H. Gary Cook, the director of the education department's office of educational accountability, said the state used TerraNova Form A in 1998 and Form B in 1999. The department had hoped that CTB, based in Monterey, Calif., would have a new version of the TerraNova tests available for this year. But the test publisher was focusing its development efforts on a new edition of another of its products, the California Achievement Test, Mr. Cook said.

The department also explored having CTB write a customized assessment for Wisconsin, but that option was deemed too expensive, he said. Most states now contract with test publishers for customized tests instead of standard offerings.

Not Ideal

So Wisconsin was left with nothing but TerraNova Form B to use this year because the department had already given local districts permission to use Form A of the test for their own assessments, Mr. Cook said.

"It's not the ideal situation to be in, but it's the situation we are in," he said.

Kevin Keane, an aide to Gov. Thompson, told the Milwaukee Journal Sentinel newspaper earlier this month that the reuse of the tests was "a bad mistake" by the Wisconsin Department of Public Instruction. He did not return phone calls seeking further comment last week.

Kay Mantilla, the director of research and assessment for the Milwaukee public schools, said she was not happy about the reuse of the TerraNova tests. "I prefer to see a different form used, with a two- or three-year cycle," she said.

But both Mr. Cook and Ms. Mantilla said districts tend to reuse the same forms of off-the-shelf tests in their own assessment programs. The concern for the state testing program is that, in theory, some teachers or school administrators, knowing the same questions would be used two years in a row, could teach to those questions.

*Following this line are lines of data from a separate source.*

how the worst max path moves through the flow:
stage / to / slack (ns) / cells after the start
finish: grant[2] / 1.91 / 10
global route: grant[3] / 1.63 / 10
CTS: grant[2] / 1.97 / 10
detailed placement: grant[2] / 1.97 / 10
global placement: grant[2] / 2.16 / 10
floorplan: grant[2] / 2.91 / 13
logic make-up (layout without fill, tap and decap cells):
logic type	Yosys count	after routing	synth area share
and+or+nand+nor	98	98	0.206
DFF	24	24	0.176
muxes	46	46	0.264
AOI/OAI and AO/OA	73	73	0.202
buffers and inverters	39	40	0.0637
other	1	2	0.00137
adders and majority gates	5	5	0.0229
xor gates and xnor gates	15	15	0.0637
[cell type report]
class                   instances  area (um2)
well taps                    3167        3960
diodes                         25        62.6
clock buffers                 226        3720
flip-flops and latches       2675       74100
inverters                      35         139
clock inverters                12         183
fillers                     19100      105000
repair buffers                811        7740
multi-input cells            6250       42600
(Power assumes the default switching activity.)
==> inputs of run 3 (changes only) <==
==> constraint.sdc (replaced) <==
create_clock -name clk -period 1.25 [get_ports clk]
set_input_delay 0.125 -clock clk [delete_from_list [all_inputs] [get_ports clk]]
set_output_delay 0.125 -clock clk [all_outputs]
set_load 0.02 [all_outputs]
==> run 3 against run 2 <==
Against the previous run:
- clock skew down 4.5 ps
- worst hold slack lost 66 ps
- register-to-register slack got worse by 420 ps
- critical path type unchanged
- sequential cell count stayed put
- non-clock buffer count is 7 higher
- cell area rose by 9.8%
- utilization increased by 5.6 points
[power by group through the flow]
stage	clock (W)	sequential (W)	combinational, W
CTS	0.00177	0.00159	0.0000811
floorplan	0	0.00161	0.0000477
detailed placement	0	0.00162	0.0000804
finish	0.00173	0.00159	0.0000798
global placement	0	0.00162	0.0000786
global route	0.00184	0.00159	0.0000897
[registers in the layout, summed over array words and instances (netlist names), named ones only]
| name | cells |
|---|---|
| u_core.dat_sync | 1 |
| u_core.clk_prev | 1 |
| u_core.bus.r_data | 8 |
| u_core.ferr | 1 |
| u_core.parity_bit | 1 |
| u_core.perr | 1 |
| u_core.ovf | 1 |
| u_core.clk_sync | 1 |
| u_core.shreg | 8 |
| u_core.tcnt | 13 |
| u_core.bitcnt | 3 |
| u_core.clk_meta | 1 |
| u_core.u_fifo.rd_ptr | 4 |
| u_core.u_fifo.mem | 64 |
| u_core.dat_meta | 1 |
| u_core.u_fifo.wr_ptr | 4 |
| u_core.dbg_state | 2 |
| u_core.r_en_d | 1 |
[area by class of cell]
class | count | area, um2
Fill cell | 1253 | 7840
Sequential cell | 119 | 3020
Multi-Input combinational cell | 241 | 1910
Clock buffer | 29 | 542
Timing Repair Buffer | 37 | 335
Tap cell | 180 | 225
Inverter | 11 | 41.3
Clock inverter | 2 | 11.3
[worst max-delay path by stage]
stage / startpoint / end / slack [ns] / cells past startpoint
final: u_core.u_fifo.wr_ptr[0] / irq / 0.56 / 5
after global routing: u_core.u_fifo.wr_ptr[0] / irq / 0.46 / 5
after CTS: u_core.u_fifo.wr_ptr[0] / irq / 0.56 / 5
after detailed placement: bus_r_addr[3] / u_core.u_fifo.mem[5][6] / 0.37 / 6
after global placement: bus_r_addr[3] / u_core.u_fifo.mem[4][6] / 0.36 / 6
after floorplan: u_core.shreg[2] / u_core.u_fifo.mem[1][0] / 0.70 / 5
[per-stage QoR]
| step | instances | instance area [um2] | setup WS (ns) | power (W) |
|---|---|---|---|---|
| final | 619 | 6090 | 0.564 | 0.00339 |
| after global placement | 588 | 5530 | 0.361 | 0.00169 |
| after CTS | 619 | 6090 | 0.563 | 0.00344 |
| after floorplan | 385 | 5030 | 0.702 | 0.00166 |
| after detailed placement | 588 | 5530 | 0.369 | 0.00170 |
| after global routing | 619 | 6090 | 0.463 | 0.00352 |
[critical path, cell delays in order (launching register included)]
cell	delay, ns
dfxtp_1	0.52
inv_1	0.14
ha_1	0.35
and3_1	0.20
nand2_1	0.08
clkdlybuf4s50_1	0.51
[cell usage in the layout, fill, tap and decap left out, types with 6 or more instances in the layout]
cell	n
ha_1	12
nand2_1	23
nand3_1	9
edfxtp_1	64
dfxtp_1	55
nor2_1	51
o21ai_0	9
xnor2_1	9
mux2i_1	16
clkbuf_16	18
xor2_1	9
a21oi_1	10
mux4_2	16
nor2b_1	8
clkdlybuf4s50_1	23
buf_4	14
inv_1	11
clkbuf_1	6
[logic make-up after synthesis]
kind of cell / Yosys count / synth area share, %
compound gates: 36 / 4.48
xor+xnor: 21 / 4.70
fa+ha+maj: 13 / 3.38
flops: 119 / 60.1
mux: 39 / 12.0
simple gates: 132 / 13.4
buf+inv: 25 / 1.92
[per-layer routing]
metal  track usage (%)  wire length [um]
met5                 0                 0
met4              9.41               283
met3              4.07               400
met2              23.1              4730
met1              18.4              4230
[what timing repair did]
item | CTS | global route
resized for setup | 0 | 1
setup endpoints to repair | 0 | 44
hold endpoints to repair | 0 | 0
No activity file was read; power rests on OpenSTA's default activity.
$ cat src/rtl/tone_sequencer.sv
// tone_sequencer: plays each tone selected by a 5-bit mask in order (tone 1 first),
// as fixed-length square-wave bursts separated by silent gaps.
module tone_sequencer #(
    parameter int HALF1       = 25_000,
    parameter int HALF2       = 12_500,
    parameter int HALF3       = 8_333,
    parameter int HALF4       = 6_250,
    parameter int HALF5       = 5_000,
    parameter int TONE_CYCLES = 30_000_000,
    parameter int GAP_CYCLES  = 5_000_000
) (
    input  logic       clock,
    input  logic       reset,
    input  logic       start,
    input  logic       stop,
    input  logic [4:0] tone_mask,
    output logic       tone_out,
    output logic       busy,
    output logic       done,
    output logic [4:0] active
);
    localparam logic [1:0] IDLE = 2'd0;
    localparam logic [1:0] TONE = 2'd1;
    localparam logic [1:0] GAP  = 2'd2;

    logic [1:0]  state;
    logic [4:0]  pending, cur, rest;
    logic [31:0] phase, dur, half;
    logic        phase_end, tone_end, gap_end;

    function automatic logic [4:0] first_hot(input logic [4:0] m);
        first_hot = m[4] ? 5'b10000 : m[3] ? 5'b01000 : m[2] ? 5'b00100 :
                    m[1] ? 5'b00010 : m[0] ? 5'b00001 : 5'b00000;
    endfunction

    always_comb begin
        half      = cur[4] ? 32'(HALF1) : cur[3] ? 32'(HALF2) : cur[2] ? 32'(HALF3) :
                    cur[1] ? 32'(HALF4) : 32'(HALF5);
        rest      = pending & ~cur;
        phase_end = phase == half - 32'd1;
        tone_end  = dur == 32'(TONE_CYCLES - 1);
        gap_end   = dur == 32'(GAP_CYCLES - 1);
        busy      = state != IDLE;
        active    = state == TONE ? cur : 5'b0;
        done      = state == TONE && tone_end && rest == 5'b0 && !stop;
    end

    always_ff @(posedge clock or posedge reset) begin
        if (reset) begin
            state    <= IDLE;
            pending  <= '0;
            cur      <= '0;
            phase    <= '0;
            dur      <= '0;
            tone_out <= 1'b0;
        end else if (stop) begin
            state    <= IDLE;
            pending  <= '0;
            cur      <= '0;
            phase    <= '0;
            dur      <= '0;
            tone_out <= 1'b0;
        end else begin
            case (state)
                IDLE: if (start && tone_mask != 5'b0) begin
                    state    <= TONE;
                    pending  <= tone_mask;
                    cur      <= first_hot(tone_mask);
                    phase    <= '0;
                    dur      <= '0;
                    tone_out <= 1'b0;
                end
                TONE: if (tone_end) begin
                    // every tone must start low, so the generator is cleared at the boundary
                    pending  <= rest;
                    state    <= rest != 5'b0 ? GAP : IDLE;
                    cur      <= rest != 5'b0 ? cur : 5'b0;
                    phase    <= '0;
                    dur      <= '0;
                    tone_out <= 1'b0;
                end else begin
                    phase    <= phase_end ? 32'd0 : phase + 32'd1;
                    tone_out <= phase_end ? ~tone_out : tone_out;
                    dur      <= dur + 32'd1;
                end
                GAP: if (gap_end) begin
                    state <= TONE;
                    cur   <= first_hot(pending);
                    dur   <= '0;
                end else begin
                    dur <= dur + 32'd1;
                end
                default: state <= IDLE;
            endcase
        end
    end
endmodule
==> src/rtl/sdram_pkg.sv <==
// Shared types and defaults for the SDRAM host-port arbiter.
// Holds the default bus widths and the arbiter FSM encoding.
package sdram_pkg;

  localparam int SDARB_ADDR_W = 24;
  localparam int SDARB_DATA_W = 16;

  typedef enum logic {
    ARB_IDLE = 1'b0,
    ARB_BUSY = 1'b1
  } arb_state_e;

endpackage

==> src/rtl/sdram_rr_pick.sv <==
// Two-requester round-robin pick.
// Returns the index of the winner; a tie goes to the port not in last_i.
module sdram_rr_pick (
  input  logic [1:0] eligible_i,
  input  logic       last_i,
  output logic       gnt_o
);

  always_comb begin
    gnt_o = 1'b0;
    case (eligible_i)
      2'b01:   gnt_o = 1'b0;
      2'b10:   gnt_o = 1'b1;
      2'b11:   gnt_o = ~last_i;
      default: gnt_o = 1'b0;
    endcase
  end

endmodule

==> src/rtl/sdram_host_arbiter.sv <==
// Two-port round-robin arbiter in front of the SDRAM controller host port.
// Define SDARB_STATS_EN to add saturating per-port completion counters.
module sdram_host_arbiter
  import sdram_pkg::*;
#(
`ifdef SDARB_STATS_EN
  parameter int CNT_W  = 16,
`endif
  parameter int ADDR_W = SDARB_ADDR_W,
  parameter int DATA_W = SDARB_DATA_W
) (
  input  logic              clk_i,
  input  logic              rst_n_i,
  input  logic              p0_rd_i,
  input  logic              p0_wr_i,
  input  logic [ADDR_W-1:0] p0_addr_i,
  input  logic [DATA_W-1:0] p0_data_i,
  output logic [DATA_W-1:0] p0_data_o,
  output logic              p0_done_o,
  input  logic              p1_rd_i,
  input  logic              p1_wr_i,
  input  logic [ADDR_W-1:0] p1_addr_i,
  input  logic [DATA_W-1:0] p1_data_i,
  output logic [DATA_W-1:0] p1_data_o,
  output logic              p1_done_o,
  output logic              ctrl_rd_o,
  output logic              ctrl_wr_o,
  output logic [ADDR_W-1:0] ctrl_addr_o,
  output logic [DATA_W-1:0] ctrl_data_o,
  input  logic [DATA_W-1:0] ctrl_data_i,
  input  logic              ctrl_done_i
`ifdef SDARB_STATS_EN
  ,
  output logic [CNT_W-1:0]  p0_count_o,
  output logic [CNT_W-1:0]  p1_count_o
`endif
);

  arb_state_e state_q, state_d;

  logic [1:0] rd, wr, elig;
  logic [1:0] done_q, done_d;
  logic       last_q, last_d;
  logic       gnt_q, gnt_d;
  logic       pick;

  logic              crd_q, crd_d;
  logic              cwr_q, cwr_d;
  logic [ADDR_W-1:0] addr_q, addr_d;
  logic [DATA_W-1:0] wdat_q, wdat_d;
  logic [DATA_W-1:0] rd0_q, rd0_d;
  logic [DATA_W-1:0] rd1_q, rd1_d;

  assign rd = {p1_rd_i, p0_rd_i};
  assign wr = {p1_wr_i, p0_wr_i};

  // A port still seeing its done pulse must not be re-granted.
  assign elig = (rd | wr) & ~done_q;

  sdram_rr_pick u_pick (
    .eligible_i (elig),
    .last_i     (last_q),
    .gnt_o      (pick)
  );

  always_comb begin
    state_d = state_q;
    last_d  = last_q;
    gnt_d   = gnt_q;
    crd_d   = crd_q;
    cwr_d   = cwr_q;
    addr_d  = addr_q;
    wdat_d  = wdat_q;
    rd0_d   = rd0_q;
    rd1_d   = rd1_q;
    done_d  = 2'b00;
    unique case (state_q)
      ARB_IDLE: begin
        if (|elig) begin
          state_d = ARB_BUSY;
          gnt_d   = pick;
          last_d  = pick;
          cwr_d   = wr[pick];
          crd_d   = rd[pick] & ~wr[pick];
          addr_d  = pick ? p1_addr_i : p0_addr_i;
          wdat_d  = pick ? p1_data_i : p0_data_i;
        end
      end
      ARB_BUSY: begin
        if (ctrl_done_i) begin
          state_d       = ARB_IDLE;
          crd_d         = 1'b0;
          cwr_d         = 1'b0;
          done_d[gnt_q] = 1'b1;
          if (gnt_q) rd1_d = ctrl_data_i;
          else       rd0_d = ctrl_data_i;
        end
      end
    endcase
  end

  always_ff @(posedge clk_i or negedge rst_n_i) begin
    if (!rst_n_i) begin
      state_q <= ARB_IDLE;
      last_q  <= 1'b1;
      gnt_q   <= 1'b0;
      crd_q   <= 1'b0;
      cwr_q   <= 1'b0;
      addr_q  <= '0;
      wdat_q  <= '0;
      rd0_q   <= '0;
      rd1_q   <= '0;
      done_q  <= 2'b00;
    end else begin
      state_q <= state_d;
      last_q  <= last_d;
      gnt_q   <= gnt_d;
      crd_q   <= crd_d;
      cwr_q   <= cwr_d;
      addr_q  <= addr_d;
      wdat_q  <= wdat_d;
      rd0_q   <= rd0_d;
      rd1_q   <= rd1_d;
      done_q  <= done_d;
    end
  end

  assign ctrl_rd_o   = crd_q;
  assign ctrl_wr_o   = cwr_q;
  assign ctrl_addr_o = addr_q;
  assign ctrl_data_o = wdat_q;
  assign p0_data_o   = rd0_q;
  assign p1_data_o   = rd1_q;
  assign p0_done_o   = done_q[0];
  assign p1_done_o   = done_q[1];

`ifdef SDARB_STATS_EN
  logic [1:0][CNT_W-1:0] cnt_q;

  // Counts step on the same edge that raises done_o, saturating at all-ones.
  always_ff @(posedge clk_i or negedge rst_n_i) begin
    if (!rst_n_i) begin
      cnt_q <= '0;
    end else begin
      for (int i = 0; i < 2; i++) begin
        if (done_d[i] && (cnt_q[i] != '1))
          cnt_q[i] <= cnt_q[i] + CNT_W'(1);
      end
    end
  end

  assign p0_count_o = cnt_q[0];
  assign p1_count_o = cnt_q[1];
`endif

endmodule
==> config.mk <==
export PLATFORM = sky130hd
export DESIGN_NAME = sdram_host_arbiter
export DESIGN_NICKNAME = d
export VERILOG_FILES = /design/src/rtl/sdram_pkg.sv /design/src/rtl/sdram_rr_pick.sv /design/src/rtl/sdram_host_arbiter.sv
export SDC_FILE = /design/constraint.sdc
export NUM_CORES = 1
export LEC_CHECK = 0
export CAP_MARGIN = 20
export CORE_ASPECT_RATIO = 2
export CORE_MARGIN = 2
export CORE_UTILIZATION = 45
export CTS_BUF_LIST = sky130_fd_sc_hd__clkbuf_2 sky130_fd_sc_hd__clkbuf_4 sky130_fd_sc_hd__clkbuf_8
export CTS_CLUSTER_SIZE = 28
export DETAILED_ROUTE_END_ITERATION = 12
export PLACE_DENSITY = 0.89
export SYNTH_ARGS = -nofsm -noshare
export SYNTH_HDL_FRONTEND = slang
export SYNTH_HIERARCHICAL = 1
export SYNTH_SLANG_ARGS = --single-unit
==> constraint.sdc <==
create_clock -name clk_i -period 4.1 [get_ports clk_i]
set_input_delay 0.82 -clock clk_i [delete_from_list [all_inputs] [get_ports clk_i]]
set_output_delay 0.82 -clock clk_i [all_outputs]
set_load 0.02 [all_outputs]
==> impl_metrics.ini <==
[global_routing]
grt_util_all_layers_pct = 20.65
grt_pass1_vias = 2724
antenna_found_initial = 0
grt_max_degree = 80
grt_pass1_wl_um = 13390
overflow = 0

[drt]
drt_wl_total_um = 8798
firstDrtPassIters = 4
drc_errors = 0
ant_nets = 0
drt_iter0_markers = 108
detail_route.wl_per_cell_um = 17.28
routed-via-count = 2567
via_per_inst = 5.043

[layout]
seq_area_sq_um = 1978
multiInputGateArea_sq_um = 1486
syn2layout_area_growth_pct = 58.57
n_fill_cell = 553
post-route-util_pct = 72.31
diodes = 0
fin_nets = 511
layout-drive-gt1-share_pct = 33.17

[sta]
period_minus_slack_ns = 2.830
grt_setup_unrepaired = false
finalSetupViolCount = 0
maxSlewViolCount = 0
worstMarginPinSlew_ns = 0.9888
clock.fmax_ghz = 0.3534
fin_tns_setup_ns = 0
max_slew_margin_pct = 34.08
holdWs_ns = 0.4925
min_period_over_period_pct = 69.01
finalHoldViolations = 0
clock_skew_ns = 0.005639

[worst_setup_path]
cp.arrival_ns = 3.06
slowest_stage = clkdlybuf4s50_1
reg2regPathDepth = 6
critical_path_peak_fanout = 33
required_ns = 4.33
crit_type = input port to register
worst_path_largest_cell_delay_ns = 0.47
critPathTopFamily = buffers and inverters
regToRegStartpoint = done_q[1]
rrSetupSlack_ns = 1.92
crit_buf_inv = 3
reg2reg_to = ctrl_data_o[3]
worstSetupEndpointType = register
worstSetupStartpointType = input port
worstPathCellList = clkdlybuf4s50_1, o21bai_2, inv_1, a21boi_4, buf_12, mux2_2, mux2_1

[synth]
synthArstFlopShare_pct = 100.0
yosysTopAreaCell = dfrtp_1
syn_avg_cell_area_sq_um = 15.52
synth_area_leaders = dfrtp_1 (55%), mux2_2 (32%), mux2_4 (3.8%)
yosysMostFrequentCell = mux2_2
synth_cell_types = 24
synth_nets = 333
synth_warnings = 6
netlist_instances = 230
syn-cell-area_sq_um = 3570
synth_edf_count = 0
yosysSeqAreaShare_pct = 55.42
ys_ff_latch = 79
netlist.area_leader.share_pct = 54.68
synth_top_flop_cell = dfrtp_1
synth_common_cells = mux2_2 (102), dfrtp_1 (78), mux2_4 (9)

[die]
placementRows = 46
io_pins = 179
core_area_sq_um = 7828
initial_core_util_pct = 45.60
die-area_sq_um = 8704
die_h_um = 130.0
die_w_um = 66.98

[clock_network]
root_buffer = clkbuf_8
cts_resized = 0
cts_buffer_depth = 2
clk-insertion-delay-late_ns = 0.35
cts_hold_buf = 0
cts_tree = done
post_cts_buffers = 0
clk_pin_slew_ns = 0.07
cts_made_buffers = 9
clkSinkCount = 79
htree_levels = 3

[flow_run]
max_cap_violations = 0

[worst_hold_path]
min_to = ctrl_data_o[3]
hold_depth = 1
hold_path.class = register to register
min_from = ctrl_data_o[3]

[placed_design]
portBuffers = 178
gp_congestion = 0.6736
dp_hpwl_um = 6555

[power]
pwr_density_cell_nw_per_um2 = 745.3
p_leak_nw = 2.344
irDropWorstVdd_mv = 0.5485

[run_status]
status = finished, final reports clean
final cells by class:
class | instances | share of cell area (%)
Clock buffer | 14 | 3.294
Tap cell | 96 | 2.122
Sequential cell | 79 | 34.95
Clock inverter | 2 | 1.061
Timing Repair Buffer | 180 | 31.92
Multi-Input combinational cell | 132 | 26.26
Inverter | 6 | 0.3979
layer usage:
| layer | vias to the layer above | track usage (%) | wire [um] |
|---|---|---|---|
| li1 | 1174 | - | - |
| met1 | 1221 | 23.98 | 3423 |
| met2 | 160 | 31.88 | 3860 |
| met3 | 12 | 11.21 | 1372 |
| met4 | 0 | 7.923 | 142 |
| met5 | - | 0 | 0 |
stage by stage:
step / setup WS, ns / power, W / instance area, sq um / instances
floorplan: 1.773 / 0.002527 / 3570 / 230
global placement: 1.022 / 0.003485 / 5414 / 493
detailed placement: 0.8879 / 0.003563 / 5414 / 493
CTS: 1.274 / 0.004268 / 5660 / 509
global route: 1.141 / 0.004440 / 5660 / 509
finish: 1.270 / 0.004219 / 5660 / 509
kinds of logic after synthesis:
| kind of cell | count (synthesis) | share of synthesized area (%) |
|---|---|---|
| multiplexers | 115 | 37.19 |
| flip-flops | 79 | 55.42 |
| buffers and inverters | 19 | 3.365 |
| AO/OA/AOI/OAI | 9 | 2.419 |
| AND/OR/NAND/NOR | 8 | 1.612 |
registers in the layout (all words and copies together) (netlist names), 2 cells and up:
signal	count
done_q	2
p1_data_o	16
p0_data_o	16
ctrl_addr_o	24
ctrl_data_o	16
layout by cell type, fill, tap and decap left out:
cell type	n
or2_1	1
clkbuf_4	1
bufinv_16	2
mux2i_1	1
o311ai_0	2
a211o_1	1
nand3b_1	3
o21bai_2	2
nand2_2	1
clkdlybuf4s50_1	177
nand2_1	1
o21a_1	1
mux2_4	9
nand3_2	1
mux2_1	3
a21boi_4	1
inv_1	6
a221o_1	1
or3b_1	1
buf_12	1
a21oi_4	1
mux2_2	102
dfstp_2	1
buf_4	2
dfrtp_1	78
clkbuf_8	13
report_power, final:
group | total [W] | internal, W | switching, W
registers | 0.00138 | 0.00117 | 0.000216
logic | 0.00215 | 0.00120 | 0.000946
clock network | 0.000687 | 0.000417 | 0.000270
worst max path at each step:
stage | from | endpoint | slack (ns) | cells past startpoint
after floorplan | p0_wr_i | ctrl_data_o[9] | 1.77 | 7
after global placement | p0_wr_i | ctrl_data_o[9] | 1.02 | 7
after detailed placement | p0_wr_i | ctrl_data_o[3] | 0.89 | 7
after CTS | p0_wr_i | ctrl_data_o[3] | 1.27 | 7
after global routing | p0_wr_i | ctrl_data_o[3] | 1.14 | 7
final | p0_wr_i | ctrl_data_o[3] | 1.27 | 7
(Power assumes the default switching activity.)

In a letter to district officials last month, Mr. Cook said: "The reuse of an examination is not an uncommon practice. Many states and jurisdictions use the same exam form year after year. That is not the intent for the WKCE. Unfortunately, this year we have only one available form."

In an interview last week, Mr. Cook said he was "not thrilled" by the tests' reuse, but doubted that scores would be affected. "However, it is the appearance of evil that can get you," he added.

Michael H. Kean, the vice president for public and governmental affairs at CTB/McGraw-Hill, said it was important to remember that most test-takers were not exposed to the tests before.

"We're talking about using the same test twice, and only twice, not seven years in a row or anything," he said. "Score creep is unlikely to occur in just two years."